# Exercise instructions:
Check each line of the data for "decap" and select those that have it.

# Data records:
##########

## config.mk

```make
export PLATFORM = sky130hd
export DESIGN_NAME = vad_judge
export DESIGN_NICKNAME = d
export VERILOG_FILES = /design/src/design/vad_pkg.sv /design/src/design/vad_judge.sv
export SDC_FILE = /design/constraint.sdc
export NUM_CORES = 1
export LEC_CHECK = 0
export BUFFER_PORTS_ARGS = -buffer_cell sky130_fd_sc_hd__buf_2
export CAP_MARGIN = 0
export CORE_MARGIN = 2
export CORE_UTILIZATION = 55
export CTS_CLUSTER_SIZE = 16
export DETAILED_ROUTE_END_ITERATION = 10
export GPL_TIMING_DRIVEN = 0
export PLACE_DENSITY_LB_ADDON = 0.2
export SETUP_SLACK_MARGIN = 0.3
export SLEW_MARGIN = 10
export SYNTH_ARGS = -nofsm -noshare
export SYNTH_HDL_FRONTEND = slang
export SYNTH_SLANG_ARGS = --single-unit
```

## constraint.sdc

```tcl
create_clock -name clk_i -period 6 [get_ports clk_i]
set_input_delay 0.3 -clock clk_i [delete_from_list [all_inputs] [get_ports clk_i]]
set_output_delay 0.3 -clock clk_i [all_outputs]
set_load 0.01 [all_outputs]
```

## src/design/vad_pkg.sv

```systemverilog
// Shared constants, register codes and transaction types of the voice activity detector.
package vad_pkg;

  localparam int MAX_FRAME   = 4096;
  localparam int SAMPLE_BITS = 16;

  localparam int ADDR_W  = $clog2(MAX_FRAME);
  localparam int FRAME_W = $clog2(MAX_FRAME + 1);
  localparam int PTR_W   = $clog2(2 * MAX_FRAME);
  localparam int SQ_W    = 2 * SAMPLE_BITS - 1;
  localparam int SUM_W   = 2 * SAMPLE_BITS - 2 + FRAME_W;
  localparam int CNT_W   = FRAME_W;

  localparam int LEN_W  = 13;
  localparam int THR_W  = 31;
  localparam int RATE_W = 17;
  localparam int TOT_W  = 32;

  localparam int THR_F_W    = THR_W + FRAME_W;
  localparam int RATE_P_W   = RATE_W + FRAME_W;
  localparam int RATE_SHIFT = 16;
  localparam int RATE_CMP_W = (RATE_P_W > CNT_W + RATE_SHIFT) ? RATE_P_W
                                                              : CNT_W + RATE_SHIFT;
  localparam int ECMP_W     = (SUM_W > THR_F_W) ? SUM_W : THR_F_W;

  localparam int DATA_W    = 32;
  localparam int PADDR_W   = 5;
  localparam int REG_IDX_W = PADDR_W - 2;

  localparam logic [LEN_W-1:0]  FRAME_LEN_RST = 13'd1024;
  localparam logic [LEN_W-1:0]  HOP_LEN_RST   = 13'd512;
  localparam logic [THR_W-1:0]  THR_SQ_RST    = 31'd429497;
  localparam logic [RATE_W-1:0] RATE_MIN_RST  = 17'd655;
  localparam logic [RATE_W-1:0] RATE_MAX_RST  = 17'd22938;

  localparam int MID_DEPTH = 4;
  localparam int MID_PTR_W = $clog2(MID_DEPTH);
  localparam int MID_CNT_W = $clog2(MID_DEPTH + 1);
  localparam int OUT_DEPTH = 2;
  localparam int OUT_PTR_W = $clog2(OUT_DEPTH);
  localparam int OUT_CNT_W = $clog2(OUT_DEPTH + 1);

  typedef enum logic [REG_IDX_W-1:0] {
    REG_FRAME_LEN = 3'd0,
    REG_HOP_LEN   = 3'd1,
    REG_THR_SQ    = 3'd2,
    REG_RATE_MIN  = 3'd3,
    REG_RATE_MAX  = 3'd4
  } vad_reg_e;

  typedef struct packed {
    logic [FRAME_W-1:0]  frame_len;
    logic [FRAME_W-1:0]  hop_len;
    logic                f_ge2;
    logic [THR_F_W-1:0]  thr_f;
    logic [RATE_P_W-1:0] min_d;
    logic [RATE_P_W-1:0] max_d;
    logic                min_zero;
    logic                cfg_err;
    logic                clear;
  } vad_cfg_t;

  typedef struct packed {
    logic             due;
    logic             eos;
    logic [SUM_W-1:0] sum;
    logic [CNT_W-1:0] crossings;
  } vad_req_t;

  typedef struct packed {
    logic             frame_valid;
    logic             frame_voiced;
    logic [TOT_W-1:0] voiced_frames;
    logic [TOT_W-1:0] total_frames;
    logic             config_error;
    logic             stream_done;
  } vad_res_t;

endpackage

```

## src/design/vad_judge.sv

```systemverilog
// Back end: energy and crossing-rate tests, frame counters and result queue.
module vad_judge (
  input  logic              clk_i,
  input  logic              rst_ni,
  input  vad_pkg::vad_cfg_t cfg_i,
  input  vad_pkg::vad_req_t req_i,
  input  logic              req_empty_i,
  output logic              req_pop_o,
  input  logic              pop,
  output logic              empty,
  output vad_pkg::vad_res_t res_o
);
  import vad_pkg::*;

  vad_res_t             out_q [OUT_DEPTH];
  logic [OUT_PTR_W-1:0] rd_q, wr_q;
  logic [OUT_CNT_W-1:0] cnt_q;
  logic [TOT_W-1:0]     vt_q, ft_q, vt_new, ft_new;
  logic                 out_pop, take, energy_ok, rate_ok, judged, voiced;
  logic [RATE_CMP_W-1:0] c_scaled;
  vad_res_t             res_new;

  assign empty   = (cnt_q == '0);
  assign out_pop = pop && !empty;
  assign take    = !req_empty_i && ((cnt_q < OUT_CNT_W'(OUT_DEPTH)) || out_pop);
  assign req_pop_o = take;

  assign energy_ok = (ECMP_W'(req_i.sum) >= ECMP_W'(cfg_i.thr_f));
  assign c_scaled  = RATE_CMP_W'(req_i.crossings) << RATE_SHIFT;
  assign rate_ok   = cfg_i.f_ge2 ? ((c_scaled >= RATE_CMP_W'(cfg_i.min_d)) &&
                                    (c_scaled <= RATE_CMP_W'(cfg_i.max_d)))
                                 : cfg_i.min_zero;
  assign judged    = req_i.due && !cfg_i.cfg_err;
  assign voiced    = judged && energy_ok && rate_ok;

  assign ft_new = (judged && ft_q != '1) ? ft_q + TOT_W'(1) : ft_q;
  assign vt_new = (voiced && vt_q != '1) ? vt_q + TOT_W'(1) : vt_q;

  assign res_new.frame_valid   = req_i.due;
  assign res_new.frame_voiced  = voiced;
  assign res_new.voiced_frames = vt_new;
  assign res_new.total_frames  = ft_new;
  assign res_new.config_error  = cfg_i.cfg_err;
  assign res_new.stream_done   = req_i.eos;

  assign res_o = out_q[rd_q];

  always_ff @(posedge clk_i) begin
    if (take) begin
      out_q[wr_q] <= res_new;
    end
  end

  always_ff @(posedge clk_i or negedge rst_ni) begin
    if (!rst_ni) begin
      vt_q  <= '0;
      ft_q  <= '0;
      rd_q  <= '0;
      wr_q  <= '0;
      cnt_q <= '0;
    end else begin
      if (take) begin
        vt_q <= req_i.eos ? '0 : vt_new;
        ft_q <= req_i.eos ? '0 : ft_new;
        wr_q <= (wr_q == OUT_PTR_W'(OUT_DEPTH - 1)) ? '0 : wr_q + OUT_PTR_W'(1);
      end
      if (out_pop) begin
        rd_q <= (rd_q == OUT_PTR_W'(OUT_DEPTH - 1)) ? '0 : rd_q + OUT_PTR_W'(1);
      end
      cnt_q <= cnt_q + OUT_CNT_W'(take) - OUT_CNT_W'(out_pop);
    end
  end

endmodule

```

==> out/results.ini, run 1 <==
[placement]
gp_congestion=0.922
dp_hpwl_mm=21.4
port_buffers=238

[grt]
track_usage_pct=26.0
grt_pass1_vias=9631
grt_overflow=0
grt_antenna_before_repair=0
grt_pass1_wl_mm=46.9
grt_max_degree=46

[power]
pwr_density_cell_mw_per_mm2=339
vdd_drop_max_mv=0.268
leakagePower_nw=6.16
power_w=0.00482

[synth]
synth-seq-cells=204
synthArstFlopShare_pct=33.3
synth.distinct_cells=67
synth_top_family_by_area=simple AND/OR/NAND/NOR gates
yosysWarningCount=0
synth_common_cells=edfxtp_1 (136), inv_1 (96), ha_1 (73), mux2_2 (69), dfrtp_1 (68)
syn_area_mm2=0.0118
synth.area.top_cells=edfxtp_1 (35%), dfrtp_1 (14%), ha_1 (7.7%), mux2_2 (6.6%), xnor2_1 (4.4%)
synth_xor_area_share_pct=4.82
synth_top_flop_cell=edfxtp_1
synth_adder_area_share_pct=7.73
synthMuxAreaShare_pct=6.58
synth_compound_area_share_pct=11.9
synth-edff-count=136
synth_nets=1352
synth-simple-area-share_pct=14.4
synth.avg_cell_area_um2=10.9
synth_top_area_cell=edfxtp_1
ys_seq_area_share_pct=49.0
syn_inst=1083
synth_most_common_cell=edfxtp_1
yosysTopAreaCellShare_pct=34.6

[routing]
viasPerCell=5.85
wl_per_cell_um=18.1
vias=9619
first_pass_iters=7
drc_errors=0
postRouteAntennaNets=0
drtIter0Drc=720
finalWirelength_mm=29.7

[critical_path]
critPathArrivalTime_ns=3.01
worst_path_max_delay_cell=buf_1
critPathMaxFanout=10
cp_top_family=buffers and inverters
timing.rr.end=out_q[0][61]
crit_path_end_kind=output pin
worst-path-buf-inv=4
crit_type=reg -> out
cp_cell_sequence=clkbuf_1, buf_1, buf_1, mux2_2, buf_2
cpMostUsedCell=buf_1
rr_worst_depth=10
r2r_slack_ns=2.82
cpPeakStageDelay_ns=0.66
rr_startpoint=vt_q[0]
cp.required_ns=5.70
start_kind=register

[min_path]
min-delay-start=cfg_i[1]
min_path_type=in -> reg
min_to=out_q[0][1]
hold_depth=1

[sta]
fmax_mhz=302
fin_skew_ns=0.0233
setup_viol=0
rsz0062_at_grt=no
period_minus_slack_ns=3.31
max_slew_margin_pct=46.6
maxSlewViolCount=0
hold_viol_final=0
tightest_slew_ns=0.800
period_share_pct=55.1

[floorplanning]
pin_count=266
core_region_area_mm2=0.0210
die_h_um=151
die_w_um=151
dieArea_mm2=0.0227
num_rows=53
start_util_pct=56.2

[cells_and_area]
nFillCells=1643
drive_gt1_share_pct=28.3
seq_area_mm2=0.00579
fin_util_pct=67.6
multi_input_area_mm2=0.00538
diodes=0
num-nets-final=1622
area_growth_pct=20.2

[clock_network]
clockRootBuffer=clkbuf_16
clk_latency_ns=0.51
cts_tree=yes
clk_path_buf_depth=3
cts_max_level=1
clk_pin_slew_ns=0.06
cts_sinks=204
cts_buffers=22

[run]
maxCapViolCount=0

[status]
outcome=finished clean

## per-layer routing
layer	part of all wire, %	global-route usage (%)	vias to the layer above	wire length (µm)
met4	2.4	7.71	0	714
met1	41	33.2	4659	12300
li1	-	-	4545	-
met5	0	0	-	0
met3	6.7	4.39	57	1980
met2	50	45.4	358	14700
## registers in the layout (all words and copies together), names as in the netlist
signal / flops
out_q: 136
ft_q: 32
vt_q: 32
cnt_q: 2
rd_q: 1
wr_q: 1
## power breakdown
part / total [W] / internal (W) / switching, W
registers: 0.00204 / 0.00187 / 0.000171
logic: 0.00148 / 0.000660 / 0.000824
clock network: 0.00129 / 0.000751 / 0.000540
total: 0.00482 / 0.00328 / 0.00154
## cell families after synthesis
family,Yosys count
AND/OR/NAND/NOR,313
buffers and inverters,154
XOR/XNOR,65
multiplexers,69
AO/OA/AOI/OAI,205
adder cells (fa/ha/maj),73
flip-flops,204
## worst reg2reg max path, stage by stage, from the launching register on
cell and delay (ns):
dfrtp_1 0.45, ha_1 0.25, nand3_1 0.17, nor2_1 0.39, nand4_1 0.17, or2_2 0.38
nor2_1 0.33, buf_2 0.34, nor2_1 0.14, nand3_1 0.17, xnor2_1 0.12
## through the flow
step	setup WS [ns]	instances	instance area, µm²	TNS, ns	hold slack, ns
2_1_floorplan	1.64	1083	11800	0	0.00441
3_3_place_gp	-0.421	1596	13400	-28.38	0.476
3_5_place_dp	2.76	1601	13500	0	0.247
4_1_cts	2.66	1644	14200	0	0.000882
5_1_grt	2.57	1644	14200	0	0.00496
6_report	2.69	1644	14200	0	0.0115
## how the worst max path moves through the flow
stage / end / slack (ns) / start / depth (start not counted)
floorplan: out_q[0][0] / 1.64 / cnt_q[1] / 4
global placement: out_q[0][47] / -0.42 / pop / 6
detailed placement: out_q[1][35] / 2.76 / cfg_i[58] / 15
CTS: res_o[54] / 2.66 / rd_q / 5
global route: res_o[54] / 2.57 / rd_q / 5
finish: res_o[54] / 2.69 / rd_q / 5
## layout make-up
type / instances / share of cell area, %
flip-flops and latches: 204 / 40.7
multi-input cells: 725 / 37.9
repair buffers: 246 / 9.53
clock buffers: 33 / 4.32
inverters: 98 / 2.60
well taps: 275 / 2.42
plain buffers: 56 / 2.07
clock inverters: 7 / 0.458
## placed cells by master, fill, tap and decap left out, types with 14 or more instances in the layout
cell	synthesis	layout
buf_2	7	244
a31oi_1	17	17
dfrtp_1	68	68
and2_1	15	14
edfxtp_1	136	136
a21oi_1	40	40
nor4_1	15	15
xnor2_1	59	59
o31ai_1	28	28
clkbuf_16	0	23
and3_1	25	25
ha_1	73	73
nand3_1	57	57
nor3_1	19	19
o21ai_0	39	39
inv_1	96	96
mux2_2	69	69
nand2_1	58	58
nor2_1	34	33
nand4_1	31	31
clkbuf_1	32	42
## what timing repair did
action / CTS / global route
resized for setup: 0 / 0
buffers inserted: 0 / 0
hold buffers: 3 / 0
endpoints found under the hold margin: 27 / 0
No activity file was read; power rests on OpenSTA's default activity.
==> run 2: changes to the inputs <==
--- a/config.mk
+++ b/config.mk
@@ -8,7 +8,7 @@
 export BUFFER_PORTS_ARGS = -buffer_cell sky130_fd_sc_hd__buf_2
 export CAP_MARGIN = 0
 export CORE_MARGIN = 2
-export CORE_UTILIZATION = 55
+export CORE_UTILIZATION = 50
 export CTS_CLUSTER_SIZE = 16
 export DETAILED_ROUTE_END_ITERATION = 10
 export GPL_TIMING_DRIVEN = 0
==> constraint.sdc (replaced) <==
create_clock -name clk_i -period 2.9 [get_ports clk_i]
set_input_delay 0.145 -clock clk_i [delete_from_list [all_inputs] [get_ports clk_i]]
set_output_delay 0.145 -clock clk_i [all_outputs]
set_load 0.01 [all_outputs]
==> run 2 against run 1 <==
  * Clock skew increased by 0.0013 ns
  * Register-to-register slack got worse by 2.5 ns
  * Non-clock buffer count increased by 19
  * Critical path depth increased by 7
  * Flip-flop and latch count unchanged
  * Clock power increased by 110%
  * Utilization decreased by 4.6 points
  * Routed wire length increased by 1.7%
  * Die area increased by 9.7%
  * Hold slack improved by 0.0027 ns
  * Largest power group unchanged
  * Via count decreased by 0.71%
  * Cell area increased by 3.4%
==> out/results.ini, run 2 (same netlist as run 1, synthesis figures left out) <==
[status]
outcome=finished clean

[power]
leakagePower_nw=6.47
vdd_drop_max_mv=0.313
pwr_density_cell_mw_per_mm2=690

[sta]
hold_viol_final=0
fin_ws_ns=0.337
tightest_slew_ns=0.744
period_minus_slack_ns=2.56
max_slew_margin_pct=50.2
whs_ns=0.0143
rsz0062_at_grt=yes
setup_viol=0
fmax_mhz=390
fin_skew_ns=0.0246
period_share_pct=88.4
maxSlewViolCount=0
setup_tns_ns=0

[routing]
wl_per_cell_um=17.7
drtIter0Drc=710
postRouteAntennaNets=0
vias=9551
first_pass_iters=5
drc_errors=0
viasPerCell=5.59
finalWirelength_mm=30.2

[grt]
grt_max_degree=40
track_usage_pct=23.5
grt_antenna_before_repair=0
grt_pass1_wl_mm=46.4
grt_pass1_vias=9228
grt_overflow=0

[placement]
gp_congestion=0.908
dp_hpwl_mm=21.9
dp_slack_ns=-0.308
port_buffers=238

[floorplanning]
num_rows=56
die_h_um=158
die_w_um=158
core_region_area_mm2=0.0233
start_util_pct=50.6
pin_count=266
dieArea_mm2=0.0249

[critical_path]
r2r_slack_ns=0.34
worst-path-buf-inv=5
start_kind=register
cp.depth=12
cp.required_ns=3.16
rr_worst_depth=12
cp_cell_sequence=buf_6, and4_4, and4_4, buf_6, and3_4, buf_6, and4_4, a311oi_4, buf_4, buf_6, nand2_4, xnor2_4
critPathArrivalTime_ns=2.82
crit_type=reg -> reg
critPathMaxFanout=6
cpMostUsedCell=buf_6
worst_path_max_delay_cell=dfrtp_1
cpPeakStageDelay_ns=0.37
crit_path_end_kind=register
cp_top_family=simple AND/OR/NAND/NOR gates

[cells_and_area]
num-nets-final=1642
largest_reg_flops=136
reg_top3=out_q x136, ft_q x32, vt_q x32
mostFrequentLayoutCell=buf_2
drive_gt1_share_pct=31.7
regMostFlops=out_q
layout_common_cells=buf_2 (244), edfxtp_1 (136), inv_1 (96), ha_1 (72), mux2_2 (69)
fin_util_pct=62.9
diodes=0
area_growth_pct=24.2

[min_path]
min_path_type=in -> reg
hold_depth=4

[clock_network]
clk_latency_ns=0.51
cts_max_level=1
clk_path_buf_depth=3
clockRootBuffer=clkbuf_16
cts_tree=yes
cts_buffers=22
clk_pin_slew_ns=0.06
cts_sinks=204

[run]
maxCapViolCount=0

## run 2: cell count changes in the layout (fill, tap and decap cells not counted), sizes merged
cell / previous run / this run
clkbuf: 65 / 67
bufinv: 1 / 2
clkinvlp: 1 / 0
buf: 267 / 282
dlygate4sd3: 3 / 4
and2: 16 / 17
clkinv: 6 / 7
## run 2: repair_timing
item,in CTS,in global routing
endpoints found under the hold margin,71,0
hold buffers,4,0
resized for setup,16,47
setup buffers,4,12
endpoints found under the setup margin,164,144
pin swaps,5,8
gates cloned,1,2
## run 2: layout make-up
class / count / area, µm²
Clock inverter: 8 / 105
Fill cell: 1912 / 8650
Timing Repair Buffer: 265 / 1540
Tap cell: 319 / 399
Clock buffer: 32 / 608
Sequential cell: 204 / 5790
Multi-Input combinational cell: 726 / 5550
Buffer: 56 / 329
Inverter: 98 / 369
## run 2: routing by layer
metal / share of wire, % / vias to the layer above / wire [µm] / global-route usage, %
met5: 0 / - / 0 / 0
met1: 42 / 4599 / 12600 / 30.0
li1: - / 4612 / - / -
met3: 5.3 / 46 / 1620 / 3.59
met2: 51 / 294 / 15500 / 42.0
met4: 1.8 / 0 / 529 / 5.63
## run 2: stage by stage
stage               power (W)  instance area [µm²]  std cells
finish                 0.0101                14700       1708
global route           0.0106                14700       1708
CTS                    0.0102                14400       1694
detailed placement    0.00734                13500       1645
global placement      0.00717                13400       1640
floorplan             0.00610                11800       1083
## run 2: worst register-to-register path, delay by kind of cell (launching register included)
kind,cells,cell delay [ns]
flip-flops,1,0.37
AO/OA/AOI/OAI,1,0.32
buffers and inverters,5,0.67
AND/OR/NAND/NOR,5,0.80
XOR/XNOR,1,0.15
## run 2: path summary, 6_finish.rpt
kind / to / from
max reg2reg: out_q[0][31] / ft_q[18]
max in group asynchronous: vt_q[23] / rst_ni
min reg2reg: cnt_q[1] / cnt_q[1]
max: out_q[0][31] / ft_q[18]
min in group asynchronous: vt_q[28] / rst_ni
min: rd_q / pop
## run 2: where the power goes
part           switching, W  total, W  internal [W]  leakage [nW]
combinational       0.00172   0.00314       0.00142          3.90
clock               0.00113   0.00277       0.00164         0.350
sequential         0.000350   0.00422       0.00387          2.22
==> run 3: changes to the inputs <==
--- a/config.mk
+++ b/config.mk
@@ -13,6 +13,7 @@
 export DETAILED_ROUTE_END_ITERATION = 10
 export GPL_TIMING_DRIVEN = 0
 export PLACE_DENSITY_LB_ADDON = 0.2
+export RECOVER_POWER = 25
 export SETUP_SLACK_MARGIN = 0.3
 export SLEW_MARGIN = 10
 export SYNTH_ARGS = -nofsm -noshare
==> run 3 against run 2 <==
  * The flow now finishes with violations (capacitance limit, slew limit)
  * Clock skew down 0.0011 ns
  * Non-clock buffer count unchanged
  * Combinational power about the same
  * Global-route usage unchanged
  * Critical endpoint is now req_pop_o
  * Largest cell class unchanged
==> out/results.ini, run 3 (same netlist as run 1, synthesis figures left out) <==
[routing]
viasPerCell=5.59
finalWirelength_mm=30.2
first_pass_iters=5
postRouteAntennaNets=0
vias=9556
drc_errors=0
drtIter0Drc=594
wl_per_cell_um=17.7

[critical_path]
crit_start=cnt_q[1]
r2r_slack_ns=0.30
setup.worst_path.end=req_pop_o
rr_worst_depth=6
cp.required_ns=2.76
timing.rr.end=out_q[0][58]
worst-path-buf-inv=4
crit_type=reg -> out
cp_top_family=buffers and inverters
worst_path_max_delay_cell=clkbuf_1
start_kind=register
critPathMaxFanout=11
critPathArrivalTime_ns=2.52
cp_cell_sequence=a21o_1, inv_1, clkbuf_2, clkbuf_1, buf_2
rr_startpoint=cnt_q[1]
cp.depth=5
crit_path_end_kind=output pin
cpPeakStageDelay_ns=0.59

[power]
vdd_drop_max_mv=0.313
pwr_density_cell_mw_per_mm2=690
net-switching-power_w=0.00319
p_int_w=0.00692
p_sw_share_pct=31.5
leakagePower_nw=6.45
power_w=0.0101
pwr-share-clk_pct=27.4
comb_power_share_pct=30.9
power_frac_seq_pct=41.7

[sta]
fin_skew_ns=0.0235
fin_ws_ns=0.239
max_slew_margin_pct=-31.1
rsz0062_at_grt=yes
period_share_pct=91.8
period_minus_slack_ns=2.66
hold_viol_final=0
maxSlewViolCount=30
tightest_slew_ns=1.97
fmax_mhz=376
setup_viol=0

[cells_and_area]
mostFrequentLayoutCell=buf_2
nFillCells=1919
area_growth_pct=24.1
multi_input_area_mm2=0.00554
drive_gt1_share_pct=31.1
regMostFlops=out_q
reg_top3=out_q x136, ft_q x32, vt_q x32
largest_reg_flops=136
num-nets-final=1642
diodes=0
fin_area_mm2=0.0147
seq_area_mm2=0.00579
fin_cells=1708
layout_common_cells=buf_2 (239), edfxtp_1 (136), inv_1 (96), ha_1 (72), mux2_2 (69)

[floorplanning]
num_rows=56
die_h_um=158
pin_count=266
die_w_um=158
start_util_pct=50.6
dieArea_mm2=0.0249
core_region_area_mm2=0.0233

[clock_network]
cts_buffers=22
cts_sinks=204
clockRootBuffer=clkbuf_16
clk_latency_ns=0.51
clk_path_buf_depth=3
cts_tree=yes
clk_pin_slew_ns=0.06
cts_max_level=1

[status]
violations=capacitance limit, slew limit
outcome=complete, but fails checks

[placement]
dp_slack_ns=-0.308
place_area_mm2=0.0135
placedCellCount=1645
dp_hpwl_mm=21.9
gp_congestion=0.908
port_buffers=238

[grt]
grt_overflow=0
track_usage_pct=23.5
grt_pass1_wl_mm=46.4
grt_antenna_before_repair=0
grt_max_degree=40
grt_pass1_vias=9228

[min_path]
min_path_type=in -> reg

[run]
maxCapViolCount=1

-- run 3: layout make-up --
| type | instances | area share, % |
|---|---|---|
| timing repair buffer | 265 | 10.4 |
| buffer | 56 | 2.22 |
| clock inverter | 8 | 0.717 |
| multi-input combinational | 726 | 37.8 |
| sequential | 204 | 39.5 |
| tap | 319 | 2.72 |
| clock buffer | 32 | 4.15 |
| inverter | 98 | 2.52 |
-- run 3: worst min-delay path by stage --
| stage | startpoint | end | slack [ns] | cells after the start |
|---|---|---|---|---|
| 6_report | pop | rd_q | 0.01 | 4 |
| 5_1_grt | pop | rd_q | 0.03 | 4 |
| 4_1_cts | pop | rd_q | 0.01 | 4 |
| 3_5_place_dp | rst_ni | vt_q[7] | 0.13 | 1 |
| 3_3_place_gp | cfg_i[1] | out_q[1][1] | 0.35 | 1 |
| 2_1_floorplan | rst_ni | cnt_q[0] | -0.15 | 0 |
-- run 3: what timing repair did --
item | in CTS | in global routing
resized for setup | 16 | 47
buffers inserted | 4 | 12
pin swaps | 5 | 8
cloned | 1 | 2
endpoints found under the hold margin | 71 | 0
hold buffers | 4 | 0
endpoints found under the setup margin | 164 | 144
-- run 3: through the flow --
stage	hold WS [ns]	setup TNS, ns	utilization (%)
after floorplan	-0.151	0	-
after global placement	0.349	-67.64	57.5
after detailed placement	0.132	-4.29	58.1
after CTS	0.0110	0	61.6
after global routing	0.0305	0	62.8
final	0.0146	0	62.8
-- run 3: metal layers --
metal | global-route usage, % | up-vias | share of wire (%)
li1 | - | 4609 | -
met1 | 30.0 | 4585 | 42
met2 | 42.0 | 311 | 51
met3 | 3.59 | 51 | 5.5
met4 | 5.63 | 0 | 2.0
met5 | 0 | - | 0
-- run 3: power groups by stage --
stage	Combinational (W)	Sequential (W)	Clock, W
final	0.00312	0.00421	0.00277
after floorplan	0.00193	0.00418	0
after detailed placement	0.00308	0.00426	0
after CTS	0.00314	0.00421	0.00281
after global routing	0.00343	0.00428	0.00292
after global placement	0.00292	0.00425	0
-- run 3: worst min-delay path: stages --
cell	delay [ns]
buf_2	0.09
inv_1	0.06
nor2_1	0.07
xor2_1	0.12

##########

# Finished exercise:
## placed cells by master, fill, tap and decap left out, types with 14 or more instances in the layout
## run 2: cell count changes in the layout (fill, tap and decap cells not counted), sizes merged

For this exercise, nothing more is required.